Sin embargo, existía <die Reichswehr>
cuatrocientos mil soldados, el núcleo duro del ejército tradicional prusiano y
todavía no habían terminado las acciones de guerra: Polonia renació de las
cenizas, pero ¿cuál sería su frontera definitiva con Alemania? Surgió una zona
de conflictos, imposible de pacificar. Y la vecina Rusia, en plena revolución y
guerra civil. Tropas alemanas garantizaban la existencia de las pequeñas
naciones bálticas que habían abandonado el imperio de los zares y que no
querían compartir la revolución de Lenin. Resultó que los alemanes si eran
vencidos, al mismo tiempo eran imprescindibles e insustituibles. La cosa era
complicada.
A pesar de todo eso, Clemenceau decidió avanzar y
partir a Alemania en dos, separar norte y sur por la línea del río Main para
unirse con las tropas de la recien creada república checa y eslovaca fragmento
del imperio austrohúngaro en desintegración. ¿No podía darse marcha atrás y
disolver ese monstruo en el centro de Europa, creado por Bismarck bajo poder
prusiano? Y los alemanes del sur: ¿no estarían mejor guardados bajo la tutela
de Viena que de Berlín? Eran estas
intenciones cariciadas por los políticos ingleses también y manifestadas
abiertamente por W. Churchill. Dos Alemanias serían mejor que una, ya que no se
podía evitar su molesta presencia en Europa.
Los ingleses se limitaron a ocupar los puertos de
mar sin encontrar resistencia. La flota alemana se había autoeliminada
hundiéndose en el Atlántico y Mar Báltico.
Para ocupar militarmente toda Alemania carecían de
medios y de perspectiva: ¿qué harían después?
El NO de la Constituyente había cambiado
completamente la situación en Alemania.
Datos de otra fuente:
<file path="src/include/fxd_pkg.sv">
// fxd_pkg: constants and types of the fixed i/o range decoder.
// assumes a 16-bit i/o address space and byte-wide i/o cycles.
package fxd_pkg;
   localparam int ADDR_W = 16;
   localparam int DATA_W = 8;
   localparam int IDX_W = 4;
   localparam int NUM_LOC = 14;
   // fixed addresses
   localparam logic [15:0] A_RTC_EXT = 16'h0073;
   localparam logic [15:0] A_PAGE_BASE = 16'h0080;
   localparam logic [15:0] A_PAGE_ALIAS = 16'h0090;
   localparam logic [15:0] A_PAGE_CH3 = 16'h0082;
   localparam logic [15:0] A_REFRESH = 16'h008F;
   localparam logic [15:0] A_REFRESH_ALIAS = 16'h009F;
   localparam logic [15:0] A_FAST_A20 = 16'h0092;
   localparam logic [15:0] A_PIC2_BASE = 16'h00A0;
   localparam logic [15:0] A_PWR_CTRL = 16'h00B2;
   localparam logic [15:0] A_PWR_STAT = 16'h00B3;
   localparam logic [15:0] A_SECOND_DMA_CONTROLLER_CHAN = 16'h00C0;
   localparam logic [15:0] A_SECOND_DMA_CONTROLLER_CTL = 16'h00D0;
   localparam logic [15:0] A_DISK_PRI_CMD = 16'h01F0;
   localparam logic [15:0] A_DISK_PRI_CTL = 16'h03F6;
   localparam logic [15:0] A_DISK_SEC_CMD = 16'h0170;
   localparam logic [15:0] A_DISK_SEC_CTL = 16'h0376;
   localparam logic [15:0] A_ELCR1 = 16'h04D0;
   localparam logic [15:0] A_ELCR2 = 16'h04D1;
   // local storage slots
   // slots 0-7 hold the eight reserved page locations, one each
   localparam logic [3:0] IDX_REFRESH = 4'h8;
   localparam logic [3:0] IDX_FAST_A20 = 4'h9;
   localparam logic [3:0] IDX_PWR_CTRL = 4'hA;
   localparam logic [3:0] IDX_PWR_STAT = 4'hB;
   localparam logic [3:0] IDX_ELCR1 = 4'hC;
   localparam logic [3:0] IDX_ELCR2 = 4'hD;
   // reset values
   localparam logic [7:0] LOC_RESET = 8'h00;
   localparam logic [3:0] SECOND_DMA_CONTROLLER_MASK_RESET = 4'h1;
   localparam logic [7:0] SECOND_DMA_CONTROLLER_STAT_RESET = 8'h00;
   // field positions of the single-channel mask write
   localparam int SMASK_BIT = 2;
   typedef enum logic [4:0] {
      T_NONE, T_RTC_EXT, T_PAGE_RSVD, T_PAGE_LOW, T_PAGE_REFRESH, T_FAST_A20,
      T_PIC2_CTRL, T_PIC2_MASK, T_PWR_MGMT, T_SECOND_DMA_CONTROLLER_CHAN, T_SECOND_DMA_CONTROLLER_CMD_STAT,
      T_SECOND_DMA_CONTROLLER_REQ, T_SECOND_DMA_CONTROLLER_SMASK, T_SECOND_DMA_CONTROLLER_MODE, T_SECOND_DMA_CONTROLLER_CLR_PTR, T_SECOND_DMA_CONTROLLER_MCLR,
      T_SECOND_DMA_CONTROLLER_CLR_MASK, T_SECOND_DMA_CONTROLLER_AMASK, T_DISK_PRI, T_DISK_SEC, T_ELCR
   } fxd_tgt_t;
   typedef enum {S_IDLE, S_DONE} fxd_state_t;
endpackage : fxd_pkg

</file>
<file path="src/include/fxd_dec_if.sv">
// fxd_dec_if: address decode result and local byte store signals.
// assumes one clock domain; driven by the decoder top and its two leaves.
`timescale 1ns/1ns
interface fxd_dec_if;
   logic [15:0] addr;
   fxd_pkg::fxd_tgt_t tgt;
   logic fwd_wr;
   logic fwd_alias;
   logic fwd_rtc;
   logic local_hit;
   logic [3:0] idx;
   logic we;
   logic [7:0] wdata;
   logic [7:0] rdata;
   modport cls (input addr, output tgt, fwd_wr, fwd_alias, fwd_rtc, local_hit, idx);
   modport store (input we, idx, wdata, output rdata);
   modport top (output addr, we, wdata, input tgt, fwd_wr, fwd_alias, fwd_rtc, local_hit, idx, rdata);
endinterface : fxd_dec_if

</file>
<file path="src/fxd_classify.sv">
// fxd_classify: purely combinational map from i/o address to target.
// assumes the address is stable while the cycle is offered.
`timescale 1ns/1ns
module fxd_classify (
   fxd_dec_if.cls dec
);
   logic [15:0] a;
   always_comb
   begin
      a = dec.addr;
      dec.tgt = fxd_pkg::T_NONE;
      dec.fwd_wr = 1'b0;
      dec.fwd_alias = 1'b0;
      dec.fwd_rtc = 1'b0;
      dec.local_hit = 1'b0;
      dec.idx = 4'h0;
      if (a == fxd_pkg::A_RTC_EXT)
      begin
         dec.tgt = fxd_pkg::T_RTC_EXT;
         dec.fwd_rtc = 1'b1;
      end
      else if (a == fxd_pkg::A_REFRESH || a == fxd_pkg::A_REFRESH_ALIAS)
      begin
         dec.tgt = fxd_pkg::T_PAGE_REFRESH;
         dec.local_hit = 1'b1;
         dec.idx = fxd_pkg::IDX_REFRESH;
      end
      else if (a[15:4] == fxd_pkg::A_PAGE_BASE[15:4] || a[15:4] == fxd_pkg::A_PAGE_ALIAS[15:4])
      begin
         case (a[3:0])
            4'h0, 4'h4, 4'h5, 4'h6, 4'h8, 4'hC, 4'hD, 4'hE:
            begin
               dec.tgt = fxd_pkg::T_PAGE_RSVD;
               dec.local_hit = 1'b1;
               // distinct slot per location; alias shares its base slot
               case (a[3:0])
                  4'h0: dec.idx = 4'h0;
                  4'h4: dec.idx = 4'h1;
                  4'h5: dec.idx = 4'h2;
                  4'h6: dec.idx = 4'h3;
                  4'h8: dec.idx = 4'h4;
                  4'hC: dec.idx = 4'h5;
                  4'hD: dec.idx = 4'h6;
                  default: dec.idx = 4'h7;
               endcase
               dec.fwd_wr = (a[15:4] == fxd_pkg::A_PAGE_BASE[15:4]);
               dec.fwd_alias = (a[15:4] == fxd_pkg::A_PAGE_ALIAS[15:4]);
            end
            4'h1, 4'h3, 4'h7, 4'h9, 4'hA, 4'hB:
               dec.tgt = fxd_pkg::T_PAGE_LOW;
            4'h2:
               dec.tgt = (a == fxd_pkg::A_PAGE_CH3) ? fxd_pkg::T_PAGE_LOW : fxd_pkg::T_NONE;
            default:
               dec.tgt = fxd_pkg::T_NONE;
         endcase
         if (a == fxd_pkg::A_FAST_A20)
         begin
            dec.tgt = fxd_pkg::T_FAST_A20;
            dec.local_hit = 1'b1;
            dec.idx = fxd_pkg::IDX_FAST_A20;
         end
      end
      else if (a == fxd_pkg::A_PWR_CTRL || a == fxd_pkg::A_PWR_STAT)
      begin
         dec.tgt = fxd_pkg::T_PWR_MGMT;
         dec.local_hit = 1'b1;
         dec.idx = a[0] ? fxd_pkg::IDX_PWR_STAT : fxd_pkg::IDX_PWR_CTRL;
      end
      else if (a[15:5] == fxd_pkg::A_PIC2_BASE[15:5] && !a[1])
         dec.tgt = a[0] ? fxd_pkg::T_PIC2_MASK : fxd_pkg::T_PIC2_CTRL;
      else if (a[15:4] == fxd_pkg::A_SECOND_DMA_CONTROLLER_CHAN[15:4])
         dec.tgt = fxd_pkg::T_SECOND_DMA_CONTROLLER_CHAN;
      else if (a[15:4] == fxd_pkg::A_SECOND_DMA_CONTROLLER_CTL[15:4])
      begin
         case (a[3:1])
            3'd0: dec.tgt = fxd_pkg::T_SECOND_DMA_CONTROLLER_CMD_STAT;
            3'd1: dec.tgt = fxd_pkg::T_SECOND_DMA_CONTROLLER_REQ;
            3'd2: dec.tgt = fxd_pkg::T_SECOND_DMA_CONTROLLER_SMASK;
            3'd3: dec.tgt = fxd_pkg::T_SECOND_DMA_CONTROLLER_MODE;
            3'd4: dec.tgt = fxd_pkg::T_SECOND_DMA_CONTROLLER_CLR_PTR;
            3'd5: dec.tgt = fxd_pkg::T_SECOND_DMA_CONTROLLER_MCLR;
            3'd6: dec.tgt = fxd_pkg::T_SECOND_DMA_CONTROLLER_CLR_MASK;
            default: dec.tgt = fxd_pkg::T_SECOND_DMA_CONTROLLER_AMASK;
         endcase
      end
      else if (a[15:3] == fxd_pkg::A_DISK_PRI_CMD[15:3] || a == fxd_pkg::A_DISK_PRI_CTL)
         dec.tgt = fxd_pkg::T_DISK_PRI;
      else if (a[15:3] == fxd_pkg::A_DISK_SEC_CMD[15:3] || a == fxd_pkg::A_DISK_SEC_CTL)
         dec.tgt = fxd_pkg::T_DISK_SEC;
      else if (a == fxd_pkg::A_ELCR1 || a == fxd_pkg::A_ELCR2)
      begin
         dec.tgt = fxd_pkg::T_ELCR;
         dec.local_hit = 1'b1;
         dec.idx = a[0] ? fxd_pkg::IDX_ELCR2 : fxd_pkg::IDX_ELCR1;
      end
   end
endmodule : fxd_classify

</file>
<file path="src/fxd_decoder.sv">
// fxd_decoder: fixed legacy i/o range decoder, one i/o cycle per request.
// assumes requests synchronous to clk_sys_i; answers one clock later.
`timescale 1ns/1ns
module fxd_decoder (
   // clock, reset, enable
   input wire logic clk_sys_i,
   input wire logic reset_i,
   input wire logic ce_i,
   // i/o cycle request
   input wire logic io_valid_i,
   input wire logic io_write_i,
   input wire logic [15:0] io_addr_i,
   input wire logic [7:0] io_wdata_i,
   // forwarding controls
   input wire logic rtc_ext_fwd_en_i,
   input wire logic alias_fwd_en_i,
   // decode answer
   output logic done_o,
   output logic claim_o,
   output logic forward_o,
   output fxd_pkg::fxd_tgt_t target_o,
   output logic local_o,
   output logic [7:0] rdata_o,
   // second dma controller mask shadow
   output logic [3:0] second_dma_controller_mask_o
);
   fxd_dec_if dec ();

   fxd_classify u_classify (
      .dec(dec)
   );

   fxd_store u_store (
      .clk_sys_i(clk_sys_i),
      .reset_i(reset_i),
      .ce_i(ce_i),
      .dec(dec)
   );

   logic take;
   assign take = io_valid_i;
   assign dec.addr = io_addr_i;
   assign dec.wdata = io_wdata_i;
   // local store is written only for claimed local locations
   assign dec.we = take && io_write_i && dec.local_hit;

   // forwarding decision
   function automatic logic fwd_of(input logic wr, input logic fw, input logic fa, input logic fr,
                                   input logic rtc_en, input logic al_en);
      logic r;
      r = 1'b0;
      if (fr)
         r = rtc_en;
      else if (fw && wr)
         r = 1'b1;
      else if (fa && wr)
         r = al_en;
      return r;
   endfunction : fwd_of

   // answer registers
   fxd_pkg::fxd_state_t st_q, st_d;
   logic done_d, claim_d, fwd_d, local_d;
   logic claim_q, fwd_q, local_q;
   fxd_pkg::fxd_tgt_t tgt_d, tgt_q;
   logic [7:0] rdata_d, rdata_q;
   logic [3:0] mask_q, mask_d;
   logic [7:0] stat_q, stat_d;
   logic wr_take;

   always_comb
   begin
      st_d = st_q;
      done_d = 1'b0;
      claim_d = claim_q;
      fwd_d = fwd_q;
      local_d = local_q;
      tgt_d = tgt_q;
      rdata_d = rdata_q;
      case (st_q)
         fxd_pkg::S_IDLE, fxd_pkg::S_DONE:
         begin
            st_d = take ? fxd_pkg::S_DONE : fxd_pkg::S_IDLE;
            if (take)
            begin
               done_d = 1'b1;
               tgt_d = dec.tgt;
               claim_d = (dec.tgt != fxd_pkg::T_NONE);
               fwd_d = fwd_of(io_write_i, dec.fwd_wr, dec.fwd_alias, dec.fwd_rtc,
                              rtc_ext_fwd_en_i, alias_fwd_en_i);
               local_d = dec.local_hit || (dec.tgt == fxd_pkg::T_SECOND_DMA_CONTROLLER_AMASK)
                         || (dec.tgt == fxd_pkg::T_SECOND_DMA_CONTROLLER_CMD_STAT);
               rdata_d = 8'h00;
               if (!io_write_i && dec.local_hit)
                  rdata_d = dec.rdata;
               else if (!io_write_i && dec.tgt == fxd_pkg::T_SECOND_DMA_CONTROLLER_AMASK)
                  rdata_d = {4'h0, mask_q};
               else if (!io_write_i && dec.tgt == fxd_pkg::T_SECOND_DMA_CONTROLLER_CMD_STAT)
                  rdata_d = stat_q;
            end
         end
         default:
            st_d = fxd_pkg::S_IDLE;
      endcase
   end

   always_ff @(posedge clk_sys_i or posedge reset_i)
   begin
      if (reset_i)
      begin
         st_q <= fxd_pkg::S_IDLE;
         done_o <= 1'b0;
         claim_q <= 1'b0;
         fwd_q <= 1'b0;
         local_q <= 1'b0;
         tgt_q <= fxd_pkg::T_NONE;
         rdata_q <= 8'h00;
      end
      else if (ce_i)
      begin
         st_q <= st_d;
         done_o <= done_d;
         claim_q <= claim_d;
         fwd_q <= fwd_d;
         local_q <= local_d;
         tgt_q <= tgt_d;
         rdata_q <= rdata_d;
      end
   end

   assign claim_o = claim_q;
   assign forward_o = fwd_q;
   assign local_o = local_q;
   assign target_o = tgt_q;
   assign rdata_o = rdata_q;

   // mask and status shadow of the second dma controller; the unit itself
   // keeps the full state, this copy answers reads at the decoder and drives second_dma_controller_mask_o.
   assign wr_take = take && io_write_i;

   always_comb
   begin
      mask_d = mask_q;
      stat_d = stat_q;
      if (wr_take)
      begin
         case (dec.tgt)
            fxd_pkg::T_SECOND_DMA_CONTROLLER_SMASK:
               mask_d[io_wdata_i[1:0]] = io_wdata_i[fxd_pkg::SMASK_BIT];
            fxd_pkg::T_SECOND_DMA_CONTROLLER_AMASK:
               mask_d = io_wdata_i[3:0];
            fxd_pkg::T_SECOND_DMA_CONTROLLER_MCLR:
               mask_d = 4'hF;
            fxd_pkg::T_SECOND_DMA_CONTROLLER_CLR_MASK:
               mask_d = 4'h0;
            fxd_pkg::T_SECOND_DMA_CONTROLLER_CMD_STAT:
               stat_d = fxd_pkg::SECOND_DMA_CONTROLLER_STAT_RESET;
            default:
               mask_d = mask_q;
         endcase
      end
   end

   always_ff @(posedge clk_sys_i or posedge reset_i)
   begin
      if (reset_i)
      begin
         mask_q <= fxd_pkg::SECOND_DMA_CONTROLLER_MASK_RESET;
         stat_q <= fxd_pkg::SECOND_DMA_CONTROLLER_STAT_RESET;
         second_dma_controller_mask_o <= fxd_pkg::SECOND_DMA_CONTROLLER_MASK_RESET;
      end
      else if (ce_i)
      begin
         mask_q <= mask_d;
         stat_q <= stat_d;
         second_dma_controller_mask_o <= mask_d;
      end
   end
endmodule : fxd_decoder

</file>
<file path="src/fxd_store.sv">
// fxd_store: byte locations kept inside the decoder, all reset to zero.
// assumes writes arrive as single-cycle enables from the decoder top.
`timescale 1ns/1ns
module fxd_store (
   input wire logic clk_sys_i,
   input wire logic reset_i,
   input wire logic ce_i,
   fxd_dec_if.store dec
);
   logic [7:0] loc_q [fxd_pkg::NUM_LOC];
   logic [7:0] loc_d [fxd_pkg::NUM_LOC];
   for (genvar g = 0; g < fxd_pkg::NUM_LOC; g++)
   begin : g_loc
      always_comb
      begin
         loc_d[g] = loc_q[g];
         if (dec.we && dec.idx == 4'(g))
            loc_d[g] = dec.wdata;
      end
      always_ff @(posedge clk_sys_i or posedge reset_i)
      begin
         if (reset_i)
            loc_q[g] <= fxd_pkg::LOC_RESET;
         else if (ce_i)
            loc_q[g] <= loc_d[g];
      end
   end
   assign dec.rdata = (dec.idx < 4'(fxd_pkg::NUM_LOC)) ? loc_q[dec.idx] : fxd_pkg::LOC_RESET;
endmodule : fxd_store
</file>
Los demócratas que habían promovido la
revolución contra la autocracia imperial ya no podían ser acusados de traición.
Ahora defendían la causa común de la patria contra invasores. Los enemigos de
la democracia ya no tuvieron material de difamación; los verdaderos defensores
no eran los vociferantes ideólogos, sectarios y resentidos imperialistas. Las
figuras crípticas y semilocas como Hitler no se necesitaban.
Los aliados pronto comprendían que no se podían
imponer estructuras políticas desde fuera. La presencia de Alemania era una
necesidad política y económica como muro de contención contra la aventura
soviética. Las condiciones del Tratado de Versailles poco a poco se suavizaron
y la idea paneuropea lentamente se concretizó.
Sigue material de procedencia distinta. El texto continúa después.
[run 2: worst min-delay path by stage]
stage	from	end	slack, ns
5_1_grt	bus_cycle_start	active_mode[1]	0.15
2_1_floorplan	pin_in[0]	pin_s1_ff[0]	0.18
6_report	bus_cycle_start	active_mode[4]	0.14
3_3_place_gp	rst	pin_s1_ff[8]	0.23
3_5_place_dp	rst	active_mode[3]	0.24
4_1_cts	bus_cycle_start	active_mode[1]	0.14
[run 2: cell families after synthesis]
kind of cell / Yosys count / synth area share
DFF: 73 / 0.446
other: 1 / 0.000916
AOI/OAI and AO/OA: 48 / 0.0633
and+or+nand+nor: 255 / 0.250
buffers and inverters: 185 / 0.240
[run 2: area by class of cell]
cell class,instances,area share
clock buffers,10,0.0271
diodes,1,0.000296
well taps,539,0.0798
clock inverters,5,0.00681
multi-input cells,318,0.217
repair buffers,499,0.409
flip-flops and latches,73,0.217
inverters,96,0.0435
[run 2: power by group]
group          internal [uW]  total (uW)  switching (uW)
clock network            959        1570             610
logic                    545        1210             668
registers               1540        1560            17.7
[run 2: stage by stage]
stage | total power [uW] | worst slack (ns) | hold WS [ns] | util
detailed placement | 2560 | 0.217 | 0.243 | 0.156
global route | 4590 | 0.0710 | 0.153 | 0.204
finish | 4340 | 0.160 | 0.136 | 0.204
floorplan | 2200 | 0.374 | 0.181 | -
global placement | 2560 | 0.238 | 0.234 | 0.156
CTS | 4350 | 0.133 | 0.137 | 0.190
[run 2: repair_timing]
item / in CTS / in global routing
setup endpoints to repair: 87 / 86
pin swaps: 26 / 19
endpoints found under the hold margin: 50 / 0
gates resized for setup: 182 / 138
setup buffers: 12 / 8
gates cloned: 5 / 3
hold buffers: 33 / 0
De aquel cabo demovilizado de la Gran Guerra,
Hitler, no se sabía más nada; murió como indigente en el lugar donde había
pasado su juventud, en Viena.
friedrichmanfredpeter
--Dienstag, 17. April 2012
[1] España se había quedado al margen, oficialmente neutral, moral- y
materialmente apoyaba la alianza contra Alemania.